Lamont Dozier, part of the Holland/Dozier/Holland hit-making machine at Motown, said in an interview that Stone “took music in a new direction, another step forward. He definitely had some potent stuff, and some new stuff, in a new voice. It was this funky, street-y, but pop R&B music. I was very much a fan.”

Said Vincent: “Sly was so far ahead of everybody else, he was flaming out when everybody was still trying to figure him out.”

Indeed, even as Stone’s star was ascending, he was deteriorating personally — skipping concerts (he missed a third of the band’s shows in 1970), blowing off record-label deadlines, acting increasingly ornery. He was abusive toward associates, band mates, friends and family members, too: Once, upon being caught with cocaine and a handgun, Stone — whose real name was Sylvester Stewart — told police that his name was Freddie Stewart. (Freddie was Sly’s little brother and the guitarist in the Family Stone.)

By 1975, the hits had dried up, and Stone’s downward spiral quickened.

“He was so creative, one of the most talented guys I’ve ever met,” said R&B great Bobby Womack. “It was inspirational being around him. He made some great music. He just wasn’t happy in his personal life. He got to the point he wouldn’t even listen to his own stuff. That’s paranoia. As the drugs set in, the warm, creative side went away. And then it got worse and worse. He was a person out of control.”

Womack added: “We used to be as tight as bark on a tree. But I haven’t heard from Sly in 15 years. At least. The last time I saw him, I was driving down Hollywood Boulevard, and he was going the opposite way. I blew the horn and said, ‘Sly!’ He looked at me and just kept going.

“But then he turned around and said, ‘Bobby, I can’t do that to you, man.’ I said: ‘What was that about?’ ”

Stone, who’d once earned a reported $2 million per album, was cut loose by Epic Records in 1978. Warner Bros. offered a half-million-dollar contract, and in 1979, the label released Stone’s “Back on the Right Track.” It didn’t even crack the Top 150 — a disastrous showing for an artist who was once a fixture at the top of the charts.
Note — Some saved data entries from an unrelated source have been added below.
**config.mk**
```make
export PLATFORM = sky130hd
export DESIGN_NAME = tof_fault_flags
export DESIGN_NICKNAME = d
export VERILOG_FILES = /design/src/rtl/tof_pkg.sv /design/src/rtl/tof_flag_reg.sv /design/src/rtl/tof_fault_flags.sv
export SDC_FILE = /design/constraint.sdc
export NUM_CORES = 1
export LEC_CHECK = 0
export ABC_AREA = 1
export BUFFER_PORTS_ARGS = -buffer_cell sky130_fd_sc_hd__buf_2
export CAP_MARGIN = 20
export CORE_AREA = 2 2 63 65
export CTS_BUF_LIST = sky130_fd_sc_hd__clkbuf_8 sky130_fd_sc_hd__clkbuf_16
export DETAILED_ROUTE_END_ITERATION = 7
export DIE_AREA = 0 0 65 67
export PLACE_DENSITY = 0.76
export SETUP_SLACK_MARGIN = 0.02
export SLEW_MARGIN = 20
export SYNTH_ARGS = -nofsm -noshare
export SYNTH_HDL_FRONTEND = slang
export SYNTH_SLANG_ARGS = --single-unit
export TNS_END_PERCENT = 100
```
**constraint.sdc**
```tcl
create_clock -name CLOCK -period 0.8 [get_ports CLOCK]
set_input_delay 0.12 -clock CLOCK [delete_from_list [all_inputs] [get_ports CLOCK]]
set_output_delay 0.12 -clock CLOCK [all_outputs]
set_load 0.05 [all_outputs]
```
**src/rtl/tof_pkg.sv**
```systemverilog
// Package with register map, field layout and carrier types of the fault flag bank.
package tof_pkg;

  localparam int unsigned ADDR_W = 8;
  localparam int unsigned DATA_W = 8;

  // Register offsets.
  localparam logic [ADDR_W-1:0] OFS_CRIT = 8'hb4;
  localparam logic [ADDR_W-1:0] OFS_HOT  = 8'hb5;
  localparam logic [ADDR_W-1:0] OFS_OC   = 8'hb6;

  // Field widths and reset values.
  localparam int unsigned N_TEMP = 5;
  localparam int unsigned N_OC   = 3;
  localparam logic [N_TEMP-1:0] TEMP_RESET = 5'h00;
  localparam logic [N_OC-1:0]   OC_RESET   = 3'h0;

  // Bit positions of the temperature sensors within the hot and critical registers.
  localparam int unsigned BIT_BOTTOM_RIGHT = 0;
  localparam int unsigned BIT_TOP_LEFT     = 1;
  localparam int unsigned BIT_TOP_RIGHT    = 2;
  localparam int unsigned BIT_TERM_REG     = 3;
  localparam int unsigned BIT_REST_OF_DIE  = 4;

  // Bit positions of the overcurrent rails.
  localparam int unsigned BIT_CTRL_ONE = 0;
  localparam int unsigned BIT_CTRL_TWO = 1;
  localparam int unsigned BIT_CTRL_SIX = 2;

  // Register bus request carrier.
  typedef struct packed {
    logic [ADDR_W-1:0] addr;
    logic [DATA_W-1:0] wdata;
    logic              wr;
    logic              rd;
  } tof_req_t;

  // Per-sensor threshold alerts.
  typedef struct packed {
    logic rest_of_die;
    logic term_reg;
    logic top_right;
    logic top_left;
    logic bottom_right;
  } tof_temp_t;

endpackage

```
**src/rtl/tof_flag_reg.sv**
```systemverilog
// Sticky write-one-to-clear flag register with a two-stage input synchroniser.
`timescale 1ns/1ps
module tof_flag_reg
  import tof_pkg::*;
#(
  parameter int unsigned WIDTH = 5
) (
  input  wire logic             clk,
  input  wire logic             rst_n,
  input  wire logic [WIDTH-1:0] event_async,
  input  wire logic             clr_en,
  input  wire logic [WIDTH-1:0] clr_mask,
  output logic      [WIDTH-1:0] flags
);

  initial begin
    if (WIDTH < 1 || WIDTH > DATA_W) $error("tof_flag_reg: WIDTH out of range");
  end

  logic [WIDTH-1:0] sync1_r;
  logic [WIDTH-1:0] sync2_r;
  logic [WIDTH-1:0] flags_r;
  logic [WIDTH-1:0] flags_nxt;

  // Alerts come from analog comparators, so they pass two flops first.
  always_ff @(posedge clk) begin
    if (!rst_n) begin
      sync1_r <= '0;
      sync2_r <= '0;
    end else begin
      sync1_r <= event_async;
      sync2_r <= sync1_r;
    end
  end

  // Set wins over clear so a fault arriving during a clear is never lost.
  always_comb begin
    flags_nxt = flags_r;
    if (clr_en) begin
      flags_nxt = flags_r & ~clr_mask;
    end
    flags_nxt = flags_nxt | sync2_r;
  end

  // Flag storage.
  always_ff @(posedge clk) begin
    if (!rst_n) begin
      flags_r <= '0;
    end else begin
      flags_r <= flags_nxt;
    end
  end

  assign flags = flags_r;

  property p_sticky;
    @(posedge clk) disable iff (!rst_n)
      (flags_r != '0 && !clr_en) |=> ((flags_r & $past(flags_r)) == $past(flags_r));
  endproperty
  a_sticky: assert property (p_sticky) else $error("flag dropped without clear");

  property p_set_wins;
    @(posedge clk) disable iff (!rst_n)
      (sync2_r != '0) |=> ((flags_r & $past(sync2_r)) == $past(sync2_r));
  endproperty
  a_set_wins: assert property (p_set_wins) else $error("event lost on clear");

  property p_clear;
    @(posedge clk) disable iff (!rst_n)
      (clr_en && sync2_r == '0) |=> ((flags_r & $past(clr_mask)) == '0);
  endproperty
  a_clear: assert property (p_clear) else $error("write one did not clear");

  property p_zero_keeps;
    @(posedge clk) disable iff (!rst_n)
      clr_en |=> ((flags_r & ~$past(clr_mask))
                  == (($past(flags_r) | $past(sync2_r)) & ~$past(clr_mask)));
  endproperty
  a_zero_keeps: assert property (p_zero_keeps) else $error("zero write changed flag");

endmodule

```
**src/rtl/tof_fault_flags.sv**
```systemverilog
// Top of the thermal and overcurrent sticky fault flag register bank.
`timescale 1ns/1ps
module tof_fault_flags
  import tof_pkg::*;
(
  input  wire logic              CLOCK,
  input  wire logic              RST_N,
  input  wire logic [ADDR_W-1:0] ADDR,
  input  wire logic [DATA_W-1:0] WDATA,
  input  wire logic              WR,
  input  wire logic              RD,
  output logic      [DATA_W-1:0] RDATA,
  input  wire tof_temp_t         HOT_ALERT,
  input  wire tof_temp_t         CRIT_ALERT,
  input  wire logic [N_OC-1:0]   OC_ALERT
);

  tof_req_t          req;
  logic [N_TEMP-1:0] hot_flags;
  logic [N_TEMP-1:0] crit_flags;
  logic [N_OC-1:0]   oc_flags;
  logic [N_TEMP-1:0] hot_in;
  logic [N_TEMP-1:0] crit_in;
  logic [DATA_W-1:0] rdata_r;
  logic [DATA_W-1:0] rdata_nxt;

  assign req = '{addr: ADDR, wdata: WDATA, wr: WR, rd: RD};

  // Map each sensor onto its own bit of the hot and critical registers.
  always_comb begin
    hot_in                   = '0;
    crit_in                  = '0;
    hot_in[BIT_REST_OF_DIE]  = HOT_ALERT.rest_of_die;
    hot_in[BIT_TERM_REG]     = HOT_ALERT.term_reg;
    hot_in[BIT_TOP_RIGHT]    = HOT_ALERT.top_right;
    hot_in[BIT_TOP_LEFT]     = HOT_ALERT.top_left;
    hot_in[BIT_BOTTOM_RIGHT] = HOT_ALERT.bottom_right;
    crit_in                  = {CRIT_ALERT.rest_of_die, CRIT_ALERT.term_reg,
                                CRIT_ALERT.top_right, CRIT_ALERT.top_left,
                                CRIT_ALERT.bottom_right};
  end

  // Critical temperature flags share the hot register's layout.
  tof_flag_reg #(.WIDTH(N_TEMP)) u_crit (
    .clk         (CLOCK),
    .rst_n       (RST_N),
    .event_async (crit_in),
    .clr_en      (req.wr && req.addr == OFS_CRIT),
    .clr_mask    (req.wdata[N_TEMP-1:0]),
    .flags       (crit_flags)
  );

  // Hot temperature flags.
  tof_flag_reg #(.WIDTH(N_TEMP)) u_hot (
    .clk         (CLOCK),
    .rst_n       (RST_N),
    .event_async (hot_in),
    .clr_en      (req.wr && req.addr == OFS_HOT),
    .clr_mask    (req.wdata[N_TEMP-1:0]),
    .flags       (hot_flags)
  );

  // Low-side switch overcurrent flags, bit order follows the rail table.
  tof_flag_reg #(.WIDTH(N_OC)) u_oc (
    .clk         (CLOCK),
    .rst_n       (RST_N),
    .event_async (OC_ALERT),
    .clr_en      (req.wr && req.addr == OFS_OC),
    .clr_mask    (req.wdata[N_OC-1:0]),
    .flags       (oc_flags)
  );

  // Read mux; reserved bits and unmapped addresses return zero.
  always_comb begin
    rdata_nxt = '0;
    if (req.rd) begin
      unique case (req.addr)
        OFS_CRIT: rdata_nxt = {3'h0, crit_flags};
        OFS_HOT:  rdata_nxt = {3'h0, hot_flags};
        OFS_OC:   rdata_nxt = {5'h00, oc_flags};
        default:  rdata_nxt = '0;
      endcase
    end
  end

  // Read data stands only in the cycle after the strobe.
  always_ff @(posedge CLOCK) begin
    if (!RST_N) begin
      rdata_r <= '0;
    end else begin
      rdata_r <= rdata_nxt;
    end
  end

  assign RDATA = rdata_r;

  property p_hot_reserved;
    @(posedge CLOCK) disable iff (!RST_N)
      (RD && ADDR == OFS_HOT) |=> (RDATA[7:5] == 3'h0 && RDATA[4:0] == $past(hot_flags));
  endproperty
  a_hot_reserved: assert property (p_hot_reserved) else $error("hot readback wrong");

  property p_oc_reserved;
    @(posedge CLOCK) disable iff (!RST_N)
      (RD && ADDR == OFS_OC) |=> (RDATA[7:3] == 5'h00 && RDATA[2:0] == $past(oc_flags));
  endproperty
  a_oc_reserved: assert property (p_oc_reserved) else $error("oc readback wrong");

  property p_die_hot;
    @(posedge CLOCK) disable iff (!RST_N)
      HOT_ALERT.rest_of_die [*4] |-> hot_flags[BIT_REST_OF_DIE];
  endproperty
  a_die_hot: assert property (p_die_hot) else $error("rest of die hot not flagged");

  property p_term_hot;
    @(posedge CLOCK) disable iff (!RST_N)
      HOT_ALERT.term_reg [*4] |-> hot_flags[BIT_TERM_REG];
  endproperty
  a_term_hot: assert property (p_term_hot) else $error("regulator hot not flagged");

  property p_corner_hot;
    @(posedge CLOCK) disable iff (!RST_N)
      HOT_ALERT.top_right [*4] |-> hot_flags[BIT_TOP_RIGHT];
  endproperty
  a_corner_hot: assert property (p_corner_hot) else $error("corner hot not flagged");

  property p_oc_six;
    @(posedge CLOCK) disable iff (!RST_N)
      OC_ALERT[BIT_CTRL_SIX] [*4] |-> oc_flags[BIT_CTRL_SIX];
  endproperty
  a_oc_six: assert property (p_oc_six) else $error("rail six overcurrent missed");

  property p_crit_die;
    @(posedge CLOCK) disable iff (!RST_N)
      CRIT_ALERT.rest_of_die [*4] |-> crit_flags[BIT_REST_OF_DIE];
  endproperty
  a_crit_die: assert property (p_crit_die) else $error("critical not flagged");

  property p_independent;
    @(posedge CLOCK) disable iff (!RST_N)
      (HOT_ALERT == '0) [*4] |-> (hot_flags & ~$past(hot_flags)) == '0;
  endproperty
  a_independent: assert property (p_independent) else $error("hot flag set with no alert");

  // An alert needs two synchroniser flops and the flag flop, so four samples prove it.
  property p_corner_left;
    @(posedge CLOCK) disable iff (!RST_N)
      HOT_ALERT.top_left [*4] |-> hot_flags[BIT_TOP_LEFT];
  endproperty
  a_corner_left: assert property (p_corner_left) else $error("top left hot missed");

  // Bottom-right corner sensor reaches its own hot bit.
  property p_corner_bottom;
    @(posedge CLOCK) disable iff (!RST_N)
      HOT_ALERT.bottom_right [*4] |-> hot_flags[BIT_BOTTOM_RIGHT];
  endproperty
  a_corner_bottom: assert property (p_corner_bottom) else $error("bottom hot missed");

  // Critical regulator sensor uses the hot register's bit position.
  property p_crit_term;
    @(posedge CLOCK) disable iff (!RST_N)
      CRIT_ALERT.term_reg [*4] |-> crit_flags[BIT_TERM_REG];
  endproperty
  a_crit_term: assert property (p_crit_term) else $error("critical regulator missed");

  // Critical top-right sensor.
  property p_crit_right;
    @(posedge CLOCK) disable iff (!RST_N)
      CRIT_ALERT.top_right [*4] |-> crit_flags[BIT_TOP_RIGHT];
  endproperty
  a_crit_right: assert property (p_crit_right) else $error("critical top right missed");

  // Critical top-left sensor.
  property p_crit_left;
    @(posedge CLOCK) disable iff (!RST_N)
      CRIT_ALERT.top_left [*4] |-> crit_flags[BIT_TOP_LEFT];
  endproperty
  a_crit_left: assert property (p_crit_left) else $error("critical top left missed");

  // Critical bottom-right sensor.
  property p_crit_bottom;
    @(posedge CLOCK) disable iff (!RST_N)
      CRIT_ALERT.bottom_right [*4] |-> crit_flags[BIT_BOTTOM_RIGHT];
  endproperty
  a_crit_bottom: assert property (p_crit_bottom) else $error("critical bottom missed");

  // Rail two overcurrent lands on bit 1.
  property p_oc_two;
    @(posedge CLOCK) disable iff (!RST_N)
      OC_ALERT[BIT_CTRL_TWO] [*4] |-> oc_flags[BIT_CTRL_TWO];
  endproperty
  a_oc_two: assert property (p_oc_two) else $error("rail two overcurrent missed");

  // Rail one overcurrent lands on bit 0.
  property p_oc_one;
    @(posedge CLOCK) disable iff (!RST_N)
      OC_ALERT[BIT_CTRL_ONE] [*4] |-> oc_flags[BIT_CTRL_ONE];
  endproperty
  a_oc_one: assert property (p_oc_one) else $error("rail one overcurrent missed");

  // Critical readback keeps its reserved bits at zero.
  property p_crit_reserved;
    @(posedge CLOCK) disable iff (!RST_N)
      (RD && ADDR == OFS_CRIT) |=> (RDATA[7:5] == 3'h0 && RDATA[4:0] == $past(crit_flags));
  endproperty
  a_crit_reserved: assert property (p_crit_reserved) else $error("crit readback wrong");

  // Unmapped addresses answer zero so software never sees stale flags.
  property p_unmapped_read;
    @(posedge CLOCK) disable iff (!RST_N)
      (RD && ADDR != OFS_CRIT && ADDR != OFS_HOT && ADDR != OFS_OC) |=> RDATA == 8'h00;
  endproperty
  a_unmapped_read: assert property (p_unmapped_read) else $error("unmapped read not zero");

  // Read data stand for one cycle only.
  property p_idle_rdata;
    @(posedge CLOCK) disable iff (!RST_N)
      !RD |=> RDATA == 8'h00;
  endproperty
  a_idle_rdata: assert property (p_idle_rdata) else $error("read data left standing");

  // No overcurrent flag appears once every rail has been quiet for four samples.
  property p_oc_quiet;
    @(posedge CLOCK) disable iff (!RST_N)
      (OC_ALERT == '0) [*4] |-> (oc_flags & ~$past(oc_flags)) == '0;
  endproperty
  a_oc_quiet: assert property (p_oc_quiet) else $error("oc flag set with no alert");

  // No critical flag appears once every sensor has been below threshold for four samples.
  property p_crit_quiet;
    @(posedge CLOCK) disable iff (!RST_N)
      (CRIT_ALERT == '0) [*4] |-> (crit_flags & ~$past(crit_flags)) == '0;
  endproperty
  a_crit_quiet: assert property (p_crit_quiet) else $error("crit flag set with no alert");

  // With the synchronisers empty, a written one clears its hot flag.
  property p_hot_clear;
    @(posedge CLOCK) disable iff (!RST_N)
      (HOT_ALERT == '0) [*2] ##1 (WR && ADDR == OFS_HOT && HOT_ALERT == '0)
        |=> (hot_flags & $past(WDATA[N_TEMP-1:0])) == '0;
  endproperty
  a_hot_clear: assert property (p_hot_clear) else $error("hot flag not cleared");

  // Same for the overcurrent register.
  property p_oc_clear;
    @(posedge CLOCK) disable iff (!RST_N)
      (OC_ALERT == '0) [*2] ##1 (WR && ADDR == OFS_OC && OC_ALERT == '0)
        |=> (oc_flags & $past(WDATA[N_OC-1:0])) == '0;
  endproperty
  a_oc_clear: assert property (p_oc_clear) else $error("oc flag not cleared");

  // Same for the critical register.
  property p_crit_clear;
    @(posedge CLOCK) disable iff (!RST_N)
      (CRIT_ALERT == '0) [*2] ##1 (WR && ADDR == OFS_CRIT && CRIT_ALERT == '0)
        |=> (crit_flags & $past(WDATA[N_TEMP-1:0])) == '0;
  endproperty
  a_crit_clear: assert property (p_crit_clear) else $error("crit flag not cleared");

  // A zero in the write data leaves that hot flag as it was.
  property p_hot_keep;
    @(posedge CLOCK) disable iff (!RST_N)
      (WR && ADDR == OFS_HOT)
        |=> ($past(hot_flags) & ~$past(WDATA[N_TEMP-1:0]) & ~hot_flags) == '0;
  endproperty
  a_hot_keep: assert property (p_hot_keep) else $error("hot flag lost on zero");

  // A zero in the write data leaves that overcurrent flag as it was.
  property p_oc_keep;
    @(posedge CLOCK) disable iff (!RST_N)
      (WR && ADDR == OFS_OC)
        |=> ($past(oc_flags) & ~$past(WDATA[N_OC-1:0]) & ~oc_flags) == '0;
  endproperty
  a_oc_keep: assert property (p_oc_keep) else $error("oc flag lost on zero");

  // A zero in the write data leaves that critical flag as it was.
  property p_crit_keep;
    @(posedge CLOCK) disable iff (!RST_N)
      (WR && ADDR == OFS_CRIT)
        |=> ($past(crit_flags) & ~$past(WDATA[N_TEMP-1:0]) & ~crit_flags) == '0;
  endproperty
  a_crit_keep: assert property (p_crit_keep) else $error("crit flag lost on zero");

  // Without a write to its address a hot flag never drops.
  property p_hot_hold;
    @(posedge CLOCK) disable iff (!RST_N)
      !(WR && ADDR == OFS_HOT) |=> ($past(hot_flags) & ~hot_flags) == '0;
  endproperty
  a_hot_hold: assert property (p_hot_hold) else $error("hot flag dropped");

  // Without a write to its address an overcurrent flag never drops.
  property p_oc_hold;
    @(posedge CLOCK) disable iff (!RST_N)
      !(WR && ADDR == OFS_OC) |=> ($past(oc_flags) & ~oc_flags) == '0;
  endproperty
  a_oc_hold: assert property (p_oc_hold) else $error("oc flag dropped");

  // Without a write to its address a critical flag never drops.
  property p_crit_hold;
    @(posedge CLOCK) disable iff (!RST_N)
      !(WR && ADDR == OFS_CRIT) |=> ($past(crit_flags) & ~crit_flags) == '0;
  endproperty
  a_crit_hold: assert property (p_crit_hold) else $error("crit flag dropped");

  // A clear that meets a still-held alert loses to it.
  property p_hot_wins;
    @(posedge CLOCK) disable iff (!RST_N)
      HOT_ALERT.term_reg [*3] ##1 (WR && ADDR == OFS_HOT && WDATA[BIT_TERM_REG])
        |=> hot_flags[BIT_TERM_REG];
  endproperty
  a_hot_wins: assert property (p_hot_wins) else $error("clear beat a held alert");

  // Reset empties every register and the read port; no disable, reset is the trigger.
  property p_reset_clear;
    @(posedge CLOCK)
      !RST_N |=> (hot_flags == '0 && crit_flags == '0 && oc_flags == '0 && RDATA == 8'h00);
  endproperty
  a_reset_clear: assert property (p_reset_clear) else $error("reset left state");

endmodule

```
Yosys cells after proc, flatten, opt, wreduce, memory -nomap -nowiden
Cells that the tools add are included.
Word-level totals
  bits in latches: 0
  ROM bits: 0
  memories kept: 0
  bits in writable memories: 0
  flip-flop bits (word level): 47
  output and inout bits: 8
  word-level logic and storage cells: 29
  input port bits: 33
Cells by class
  $add $sub $neg: 0
  bitwise gates (word level): 8
  reduce and logical (&&, ||, !) cells: 4
  eq/ne operators: 3
  multiply operators: 0
  shift operators: 0
  mux-type cells: 4
  divide/modulo/power cells: 0
  $lt $le $gt $ge: 0
Operators with widths (number)
  equality test 8 bit (second input constant): 3
  case mux 5 bit (3 select lines): 1
  AND 5 bit: 2
  2-to-1 mux 5 bit: 2
  OR 5 bit: 2
  NOT 5 bit: 1
  AND 3 bit: 1
  logical AND 1 bit: 3
  2-to-1 mux 3 bit: 1
  NOT 3 bit: 1
  OR 3 bit: 1
  AND reduction 2 bit: 1

Logic depth before layout (Yosys ltp)
Gate-level depths: netlist of run 1.
  depth after elaboration: 4
  mapped depth: 8
  mapped depth without buffers: 7

By module
From an unflattened synthesis of run 1, not the netlist that was laid out.
Unflattened totals
  cells, all modules: 214
  area, all modules: 1647.8 um^2
Modules (own cells, without submodules)
  tof_flag_reg (u_crit ...): sequential area each 300.3 um^2, times used 2, area each 467.9 um^2, cells an instance 57
  tof_fault_flags: sequential area each 100.1 um^2, times used 1, area each 434.2 um^2, cells an instance 66
  tof_flag_reg (u_oc): sequential area each 180.2 um^2, times used 1, area each 277.8 um^2, cells an instance 34

Worst setup path after synthesis of run 1
Ideal clock, no wire load.
  kind: input-to-reg
  from: input ADDR[6]
  to: register u_oc.flags_r[1] (netlist: u_oc.flags[1])
  path buffers: 1
  path slack: -57 ps
  data arrival time: 724 ps
  stages: 7
  library setup time: 132 ps
  required time: 668 ps
  cell sequence: inv_1 > nand2_2 > nor2_4 > buf_6 > nand4_1 > nand2_1 > a21oi_1
Between the ends
  longest elaborated chain between the ends: 4
RTL lines
  start, declared: line tof_fault_flags.sv:8  | input wire logic [ADDR_W-1:0] ADDR,
  equality test 8 bit: line tof_fault_flags.sv:68  | .clr_en (req.wr && req.addr == OFS_OC),
  logical AND 1 bit: line tof_fault_flags.sv:68
  2-to-1 mux 3 bit: line tof_flag_reg.sv:39  | if (clr_en) begin
  OR 3 bit: line tof_flag_reg.sv:42  | flags_nxt = flags_nxt | sync2_r;
  end signal, assigned: line tof_flag_reg.sv:50  | flags_r <= flags_nxt;
  end, declared: line tof_flag_reg.sv:22  | logic [WIDTH-1:0] flags_r;
No other way between the ends.
A chain may end at the register's enable or synchronous reset.

Worst setup path in the final report of run 1
  from: register rdata_r[1] (netlist: RDATA[1])
  to: output RDATA[1]
RTL lines
  start, declared: line tof_fault_flags.sv:24  | logic [DATA_W-1:0] rdata_r;
  start signal, assigned: line tof_fault_flags.sv:91  | rdata_r <= rdata_nxt;
  end, declared: line tof_fault_flags.sv:12  | output logic [DATA_W-1:0] RDATA,
No word-level cell between the ends.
Stone summarily retreated from the studio and the spotlight. His brother Freddie told Spin magazine several years later that Stone had “wanted to get away from the fast pace. He just kicked back. . . . He didn’t want to be out in front anymore. The glamour didn’t mean anything anymore. He wanted to be normal.”

In 1981, Stone — who’d been raised in a strict Pentecostal household and grew up singing gospel songs with his siblings — reemerged to work with Clinton on a Funkadelic album, a summit that resulted in both artists getting arrested for possession of cocaine and drug paraphernalia.
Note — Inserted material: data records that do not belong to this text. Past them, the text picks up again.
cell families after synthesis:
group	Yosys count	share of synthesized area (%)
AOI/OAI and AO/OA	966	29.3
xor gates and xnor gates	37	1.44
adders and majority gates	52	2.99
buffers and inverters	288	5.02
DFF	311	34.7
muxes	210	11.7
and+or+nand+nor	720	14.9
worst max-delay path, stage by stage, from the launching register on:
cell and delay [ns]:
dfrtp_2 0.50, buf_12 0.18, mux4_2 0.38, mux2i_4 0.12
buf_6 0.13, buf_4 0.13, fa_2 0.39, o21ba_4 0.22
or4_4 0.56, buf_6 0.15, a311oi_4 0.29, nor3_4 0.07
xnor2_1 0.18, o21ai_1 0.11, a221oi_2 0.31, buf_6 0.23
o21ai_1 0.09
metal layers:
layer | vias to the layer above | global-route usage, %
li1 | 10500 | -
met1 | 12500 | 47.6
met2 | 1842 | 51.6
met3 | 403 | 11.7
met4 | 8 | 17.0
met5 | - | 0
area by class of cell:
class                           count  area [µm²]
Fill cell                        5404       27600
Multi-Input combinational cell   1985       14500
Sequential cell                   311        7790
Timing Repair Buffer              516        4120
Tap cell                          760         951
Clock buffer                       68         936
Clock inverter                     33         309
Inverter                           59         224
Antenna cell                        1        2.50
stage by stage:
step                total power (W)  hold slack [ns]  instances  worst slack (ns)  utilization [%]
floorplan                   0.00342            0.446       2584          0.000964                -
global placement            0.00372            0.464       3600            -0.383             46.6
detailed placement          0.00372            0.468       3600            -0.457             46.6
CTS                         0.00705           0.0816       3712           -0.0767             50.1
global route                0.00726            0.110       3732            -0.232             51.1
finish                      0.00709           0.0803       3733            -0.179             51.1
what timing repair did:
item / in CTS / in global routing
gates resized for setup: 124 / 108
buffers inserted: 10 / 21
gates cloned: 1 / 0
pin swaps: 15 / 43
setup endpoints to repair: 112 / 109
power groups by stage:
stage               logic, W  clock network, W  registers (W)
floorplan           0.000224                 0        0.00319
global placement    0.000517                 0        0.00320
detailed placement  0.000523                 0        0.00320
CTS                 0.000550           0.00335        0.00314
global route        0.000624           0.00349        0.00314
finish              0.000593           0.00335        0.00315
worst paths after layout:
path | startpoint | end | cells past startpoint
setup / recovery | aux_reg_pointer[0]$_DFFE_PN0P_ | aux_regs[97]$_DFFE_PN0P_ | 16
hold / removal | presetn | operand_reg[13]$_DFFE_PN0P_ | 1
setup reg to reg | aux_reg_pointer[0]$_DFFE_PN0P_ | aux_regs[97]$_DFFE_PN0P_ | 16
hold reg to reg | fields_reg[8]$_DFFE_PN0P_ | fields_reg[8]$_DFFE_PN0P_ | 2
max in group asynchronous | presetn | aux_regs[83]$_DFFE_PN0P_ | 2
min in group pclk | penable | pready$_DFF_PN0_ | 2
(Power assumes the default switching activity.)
As Stone’s career faltered, his legal problems mounted. In 1983, he was charged in Illinois with possessing a sawed-off shotgun; was found barely conscious in a Fort Myers, Fla., hotel room, apparently a result of a cocaine overdose; and was then arrested during the middle of a show in Fort Lauderdale on charges that he’d stolen a ring from a hotel owner. (During one court hearing that year, bailiffs had to shake Stone awake.)

In November 1987, on the eve of a two-night comeback engagement at a small club in Hollywood, Stone told a Los Angeles Times reporter that he was clean, saying: “I’m fine, I’m fine, I’m fine. I’m straight, I’m clean. What else can I say?” The night after the first show — which was declared a disaster by a Times critic — Stone was arrested outside the club for having failed to pay $2,856 in child support. He was also charged with cocaine possession.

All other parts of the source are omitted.